Why Oral Medications First?


It is seldom that I think that the people making comments are more knowledgeable than the author of the blog, but this blog site seems to be more this way the longer it stays in existence. I say bravo to the people good enough to make comments to a decidedly lackluster blog.

The question is why insulin is only considered after oral medications are shown not to work any longer. All we need do is look back at the April 2012 American Diabetes Association (ADA) and the European Association for the Study of Diabetes (EASD) hyperglycemia guidelines for an answer. Tom Ross blogged about it here and later I blogged about it. In addition, this has been part of the ADA guidelines for several years. They want oral medications used until insulin becomes necessary for type 2 diabetes..

Then if you add to this, the threat of insulin that doctors use to keep patients on oral medications, it is easy to comprehend why diabetes becomes progressive. Insulin should never be use as a threat and as a medication of last resort. This is the reason I enjoy listening to and reading information put out by Dr. William H. Polonsky of the Behavioral Diabetes Institute of San Diego, California. He correctly says diabetes causes nothing; it is the lack of diabetes management that causes the complications people develop. For those people interested, I would encourage you to use this link and subscribe to at least their newsletter.

I agree with a comment to the blog that recommends reading Dr. Richard K. Bernstein's book, "Diabetes Solution". This will help in understanding the importance of insulin as well as food plans to avoid blood glucose spikes. The author of this blog takes the safe route by using ADA recommendations, which are far from ideal for patients that wish to keep diabetes from becoming progressive. Insulin should be the medication of choice for many patients long before most doctors are ready to prescribe it.

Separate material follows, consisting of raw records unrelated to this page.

Source: an optimization exercise on an open RTL-to-GDS flow (aim: small area and a short achievable clock period). Production flows keep margins and buffers that such runs may drop.
In this exercise RTL edits were held to simulation tests only and were not proved equivalent to the original.
The clock cells of this run come from the design's own scripts or RTL, not from TritonCTS.
No driver is modelled on the clock port, so clock power and skew are understated where the tree is cut down; a real chip needs a root buffer or a tree.
Power is estimated from default activity; no workload was simulated.

<file path="standard.sh">
#!/bin/bash
# synth_recipe.tcl (not shown) runs the flow's synth.tcl, then flattens the netlist and writes it again
# the make line also repeats each setting of config.mk as NAME=value (left out here)
make -C /OpenROAD-flow-scripts/flow DESIGN_CONFIG=/design/flow/config.mk WORK_HOME=/design/flow/orfs CLKGATE_MAP_FILE= SYNTH_SCRIPT=/design/flow/synth_recipe.tcl "${@:-finish}"
</file>
<file path="constraint.sdc">
create_clock -name core_clock -period 13.5 [get_ports {clk}]
set_input_delay 2.7000 -clock core_clock [delete_from_list [all_inputs] [get_ports {clk}]]
set_output_delay 2.7000 -clock core_clock [all_outputs]
set_load 0.01 [all_outputs]
</file>
<file path="flow/clocktree.tcl">
set block [ord::get_db_block]
set db [ord::get_db]
set leafm [$db findMaster sky130_fd_sc_hd__inv_12]
set rootm [$db findMaster sky130_fd_sc_hd__inv_6]
set clk_net [$block findNet clk]

set ffs {}
foreach inst [$block getInsts] {
  if {[string match "sky130_fd_sc_hd__df*" [[$inst getMaster] getName]]} {
    lappend ffs $inst
  }
}
# remove the CTS buffers, its dummy loads, and its nets
set old_nets {}
foreach inst [$block getInsts] {
  if {[string match "clkload*" [$inst getName]]} {
    odb::dbInst_destroy $inst
  } elseif {[string match "clkbuf_*_clk" [$inst getName]]} {
    set onet [[$inst findITerm X] getNet]
    if {$onet != "NULL"} { lappend old_nets $onet }
    odb::dbInst_destroy $inst
  }
}
foreach ff $ffs {
  set it [$ff findITerm CLK]
  set n [$it getNet]
  if {$n != "NULL" && [$n getName] != "clk"} { $it disconnect }
}
foreach n $old_nets {
  if {[llength [$n getITerms]] == 0} { odb::dbNet_destroy $n }
}
if {[llength [$clk_net getITerms]] != 0} { error "clock port still drives cells" }

proc ffx {ff} { return [lindex [$ff getLocation] 0] }
proc ffy {ff} { return [lindex [$ff getLocation] 1] }
proc split2 {l axis} {
  set s [lsort -command [list apply {{axis a b} {expr {[ff$axis $a] - [ff$axis $b]}}} $axis] $l]
  set h [expr {[llength $s] / 2}]
  return [list [lrange $s 0 [expr {$h - 1}]] [lrange $s $h end]]
}
proc centroid {l} {
  set sx 0; set sy 0
  foreach ff $l { set sx [expr {$sx + [ffx $ff]}]; set sy [expr {$sy + [ffy $ff]}] }
  return [list [expr {$sx / [llength $l]}] [expr {$sy / [llength $l]}]]
}
proc add_buf {block master name loc in_net out_name} {
  set buf [odb::dbInst_create $block $master $name]
  $buf setLocation {*}$loc
  $buf setPlacementStatus PLACED
  [$buf findITerm A] connect $in_net
  set net [odb::dbNet_create $block $out_name]
  $net setSigType CLOCK
  [$buf findITerm Y] connect $net
  return $net
}
set quads {}
foreach half [split2 $ffs x] { lappend quads {*}[split2 $half y] }
set k 0
foreach q $quads {
  set rnet [add_buf $block $rootm "clkroot_$k" [centroid $q] $clk_net "clknet_root_$k"]
  set j 0
  foreach part [split2 $q x] {
    set lnet [add_buf $block $leafm "clkleaf_${k}_$j" [centroid $part] $rnet "clknet_leaf_${k}_$j"]
    foreach ff $part { [$ff findITerm CLK] connect $lnet }
    puts "clock inverter clkleaf_${k}_$j drives [llength $part] flip-flops"
    incr j
  }
  incr k
}

detailed_placement
check_placement -verbose
estimate_parasitics -placement
report_clock_skew
</file>
<file path="config.mk">
export PLATFORM = sky130hd
export DESIGN_NAME = mac_unit
export DESIGN_NICKNAME = mac_unit
export VERILOG_FILES = /design/flow/design.v
export SDC_FILE = /design/flow/constraint.sdc
export NUM_CORES = 4
export LEC_CHECK = 0
export CAP_MARGIN = 20
export CORE_MARGIN = 2
export CORE_UTILIZATION = 40
export SLEW_MARGIN = 20
export SYNTH_HIERARCHICAL = 1
export SYNTH_MINIMUM_KEEP_SIZE = 0
</file>
<file path="flow/run.sh">
#!/bin/bash
# The standard layout (standard.sh), with these changes:
#  - every port gets a buf_1 buffer (ORFS's buffer_ports with -buffer_cell);
#  - after CTS (flow/clocktree.tcl) the clock tree is rebuilt as two balanced
#    levels of inverters (4 inv_6 on the clock port, 8 inv_12 driving the flip-flops);
#  - setup repair keeps the standard target (0 ns of slack), and
#    does not remove buffers (so every port keeps its buffer).
# ORFS writes each step's full log under orfs/logs/; make's own output goes to standard.log.
export BUFFER_PORTS_ARGS="-buffer_cell sky130_fd_sc_hd__buf_1"
export PRE_RESIZE_TCL=$PWD/flow/sizes.tcl
export POST_CTS_TCL=$PWD/flow/clocktree.tcl
export SETUP_SLACK_MARGIN=0
export SKIP_BUFFER_REMOVAL=1
bash standard.sh > standard.log 2>&1
</file>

The blog author lists some reasons that doctors are hesitant to prescribe insulin and some are probably true. Most doctors do have a strong fear of hypoglycemia (low blood glucose level) and this causes them to avoid prescribing, as they themselves do not know how to handle hypoglycemia. Many doctors also do not have the time available or access to diabetes educators and do not want the deal with the complexity of insulin therapy.

It is true that some doctors fear insulin more than the patients fear insulin. Even if this is a Canadian study, many US doctors fall in to this category.
Image courtesy of timeinsulin.com  [Image like now broken]

The author is correct in her statement, “Taking insulin doesn't mean that you've failed to manage your blood sugar.” And, remember diabetes is progressive – only if you do nothing to manage it.